## Problem description
Could you output every record below exactly as it appears?

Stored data
┌──
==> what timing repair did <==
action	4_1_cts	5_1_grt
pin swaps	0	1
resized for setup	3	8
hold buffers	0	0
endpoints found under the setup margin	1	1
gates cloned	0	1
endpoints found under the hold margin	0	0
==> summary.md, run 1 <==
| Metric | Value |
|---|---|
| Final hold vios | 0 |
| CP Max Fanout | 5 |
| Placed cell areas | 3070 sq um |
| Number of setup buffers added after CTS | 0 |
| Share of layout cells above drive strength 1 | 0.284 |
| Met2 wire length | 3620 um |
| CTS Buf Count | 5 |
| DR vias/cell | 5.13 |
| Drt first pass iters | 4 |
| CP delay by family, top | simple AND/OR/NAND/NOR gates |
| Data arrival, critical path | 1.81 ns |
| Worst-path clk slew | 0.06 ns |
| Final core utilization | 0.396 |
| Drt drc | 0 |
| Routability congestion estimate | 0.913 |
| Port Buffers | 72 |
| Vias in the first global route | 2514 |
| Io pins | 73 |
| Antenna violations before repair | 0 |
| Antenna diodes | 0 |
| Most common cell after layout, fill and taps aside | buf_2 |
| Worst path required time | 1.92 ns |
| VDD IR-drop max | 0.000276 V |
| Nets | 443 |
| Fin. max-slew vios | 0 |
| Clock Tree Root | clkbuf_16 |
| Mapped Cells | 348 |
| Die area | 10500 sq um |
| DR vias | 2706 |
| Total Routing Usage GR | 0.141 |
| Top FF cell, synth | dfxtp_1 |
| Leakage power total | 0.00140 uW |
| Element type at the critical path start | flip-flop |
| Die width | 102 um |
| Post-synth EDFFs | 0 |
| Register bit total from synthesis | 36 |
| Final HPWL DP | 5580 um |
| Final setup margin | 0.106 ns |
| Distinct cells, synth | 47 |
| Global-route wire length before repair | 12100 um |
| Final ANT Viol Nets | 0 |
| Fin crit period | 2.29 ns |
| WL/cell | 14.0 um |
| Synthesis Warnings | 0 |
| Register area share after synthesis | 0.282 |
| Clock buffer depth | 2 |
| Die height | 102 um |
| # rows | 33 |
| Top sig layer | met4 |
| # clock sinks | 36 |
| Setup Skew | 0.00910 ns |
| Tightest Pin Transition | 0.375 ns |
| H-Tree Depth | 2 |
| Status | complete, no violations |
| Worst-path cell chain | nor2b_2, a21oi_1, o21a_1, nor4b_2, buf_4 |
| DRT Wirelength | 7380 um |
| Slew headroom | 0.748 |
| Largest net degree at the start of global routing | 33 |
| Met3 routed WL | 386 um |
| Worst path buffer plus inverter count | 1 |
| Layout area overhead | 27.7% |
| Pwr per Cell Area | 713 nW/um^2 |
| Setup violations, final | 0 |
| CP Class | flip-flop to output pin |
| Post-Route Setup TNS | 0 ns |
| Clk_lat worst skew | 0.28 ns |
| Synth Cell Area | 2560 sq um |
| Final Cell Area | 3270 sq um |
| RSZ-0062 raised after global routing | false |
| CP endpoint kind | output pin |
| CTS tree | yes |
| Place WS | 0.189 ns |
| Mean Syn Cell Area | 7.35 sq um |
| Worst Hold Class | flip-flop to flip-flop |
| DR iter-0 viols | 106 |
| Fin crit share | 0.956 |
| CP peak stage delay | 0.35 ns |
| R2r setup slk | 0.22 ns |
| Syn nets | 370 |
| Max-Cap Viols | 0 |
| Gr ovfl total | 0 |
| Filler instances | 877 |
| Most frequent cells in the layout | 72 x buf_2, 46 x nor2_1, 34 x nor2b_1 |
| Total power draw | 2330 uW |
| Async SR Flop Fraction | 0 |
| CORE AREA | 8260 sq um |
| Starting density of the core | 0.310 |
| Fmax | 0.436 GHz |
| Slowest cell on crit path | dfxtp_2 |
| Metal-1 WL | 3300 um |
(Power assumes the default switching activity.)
└──
## Result
==> what timing repair did <==
action	4_1_cts	5_1_grt
pin swaps	0	1
resized for setup	3	8
hold buffers	0	0
endpoints found under the setup margin	1	1
gates cloned	0	1
endpoints found under the hold margin	0	0
==> summary.md, run 1 <==
| Metric | Value |
|---|---|
| Final hold vios | 0 |
| CP Max Fanout | 5 |
| Placed cell areas | 3070 sq um |
| Number of setup buffers added after CTS | 0 |
| Share of layout cells above drive strength 1 | 0.284 |
| Met2 wire length | 3620 um |
| CTS Buf Count | 5 |
| DR vias/cell | 5.13 |
| Drt first pass iters | 4 |
| CP delay by family, top | simple AND/OR/NAND/NOR gates |
| Data arrival, critical path | 1.81 ns |
| Worst-path clk slew | 0.06 ns |
| Final core utilization | 0.396 |
| Drt drc | 0 |
| Routability congestion estimate | 0.913 |
| Port Buffers | 72 |
| Vias in the first global route | 2514 |
| Io pins | 73 |
| Antenna violations before repair | 0 |
| Antenna diodes | 0 |
| Most common cell after layout, fill and taps aside | buf_2 |
| Worst path required time | 1.92 ns |
| VDD IR-drop max | 0.000276 V |
| Nets | 443 |
| Fin. max-slew vios | 0 |
| Clock Tree Root | clkbuf_16 |
| Mapped Cells | 348 |
| Die area | 10500 sq um |
| DR vias | 2706 |
| Total Routing Usage GR | 0.141 |
| Top FF cell, synth | dfxtp_1 |
| Leakage power total | 0.00140 uW |
| Element type at the critical path start | flip-flop |
| Die width | 102 um |
| Post-synth EDFFs | 0 |
| Register bit total from synthesis | 36 |
| Final HPWL DP | 5580 um |
| Final setup margin | 0.106 ns |
| Distinct cells, synth | 47 |
| Global-route wire length before repair | 12100 um |
| Final ANT Viol Nets | 0 |
| Fin crit period | 2.29 ns |
| WL/cell | 14.0 um |
| Synthesis Warnings | 0 |
| Register area share after synthesis | 0.282 |
| Clock buffer depth | 2 |
| Die height | 102 um |
| # rows | 33 |
| Top sig layer | met4 |
| # clock sinks | 36 |
| Setup Skew | 0.00910 ns |
| Tightest Pin Transition | 0.375 ns |
| H-Tree Depth | 2 |
| Status | complete, no violations |
| Worst-path cell chain | nor2b_2, a21oi_1, o21a_1, nor4b_2, buf_4 |
| DRT Wirelength | 7380 um |
| Slew headroom | 0.748 |
| Largest net degree at the start of global routing | 33 |
| Met3 routed WL | 386 um |
| Worst path buffer plus inverter count | 1 |
| Layout area overhead | 27.7% |
| Pwr per Cell Area | 713 nW/um^2 |
| Setup violations, final | 0 |
| CP Class | flip-flop to output pin |
| Post-Route Setup TNS | 0 ns |
| Clk_lat worst skew | 0.28 ns |
| Synth Cell Area | 2560 sq um |
| Final Cell Area | 3270 sq um |
| RSZ-0062 raised after global routing | false |
| CP endpoint kind | output pin |
| CTS tree | yes |
| Place WS | 0.189 ns |
| Mean Syn Cell Area | 7.35 sq um |
| Worst Hold Class | flip-flop to flip-flop |
| DR iter-0 viols | 106 |
| Fin crit share | 0.956 |
| CP peak stage delay | 0.35 ns |
| R2r setup slk | 0.22 ns |
| Syn nets | 370 |
| Max-Cap Viols | 0 |
| Gr ovfl total | 0 |
| Filler instances | 877 |
| Most frequent cells in the layout | 72 x buf_2, 46 x nor2_1, 34 x nor2b_1 |
| Total power draw | 2330 uW |
| Async SR Flop Fraction | 0 |
| CORE AREA | 8260 sq um |
| Starting density of the core | 0.310 |
| Fmax | 0.436 GHz |
| Slowest cell on crit path | dfxtp_2 |
| Metal-1 WL | 3300 um |
(Power assumes the default switching activity.)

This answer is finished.